Além disso, é sabido que a agricultura familiar é extremamente importante para o abastencimento do país. Segundo dados do Instituto Brasileiro de Geografia e Estatística (IBGE), 70% dos alimentos consumidos no Brasil vêm da agricultura familiar. Dessa maneira, é eminente a influência dessa prática em prol da erradicação da fome na Nação brasileira. Entretanto, o investimento por parte ao Estado ainda carece de políticas que valorizem a produção da familia no campo, já que essa detém uma pequena parcela das terras cultiváveis do país. Outrossim, visto que grande parcela da sociedade do país dependem dos pequenos agricultores familiares, é necessário haver uma valorização por parte da população a esse tipo de produção, para que o seu cresimento influencie ainda mais na redução da fome.

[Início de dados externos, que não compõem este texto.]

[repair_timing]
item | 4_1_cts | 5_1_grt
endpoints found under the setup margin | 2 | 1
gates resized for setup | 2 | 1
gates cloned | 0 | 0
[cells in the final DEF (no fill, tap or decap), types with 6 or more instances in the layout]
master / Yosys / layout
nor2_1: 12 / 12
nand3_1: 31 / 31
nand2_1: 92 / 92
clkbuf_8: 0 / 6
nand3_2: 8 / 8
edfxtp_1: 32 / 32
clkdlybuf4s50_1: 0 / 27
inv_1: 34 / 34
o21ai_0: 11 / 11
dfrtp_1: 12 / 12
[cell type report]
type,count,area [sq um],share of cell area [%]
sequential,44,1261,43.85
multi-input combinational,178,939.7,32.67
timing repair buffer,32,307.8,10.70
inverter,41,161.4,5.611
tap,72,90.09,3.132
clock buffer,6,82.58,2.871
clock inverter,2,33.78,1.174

Portanto, é preciso assegurar que o Brasil continue fora do mapa da fome da ONU. Por isso, é dever do Sistema Nacional de Segurança Alimentar e Nutricional, já que esse orgão existe para promover o Direito Humano à Alimentação Adequada, a criação de projetos contra o desperdício alimentar, como a doação de alimentos sem valor de comércio em comunidades carentes, para que a comida que seria desperdiçada possa ser utilizado como forma de combater a fome. Além disso, é papel do Ministério da Agricultura o desenvolvimento de políticas que destaquem o papel fundamental do agricultor familiar, como o maior fornecimento de terras a eles, para que o Brasil possa diminuir exponencialmente a quantidade de pessoas famintas.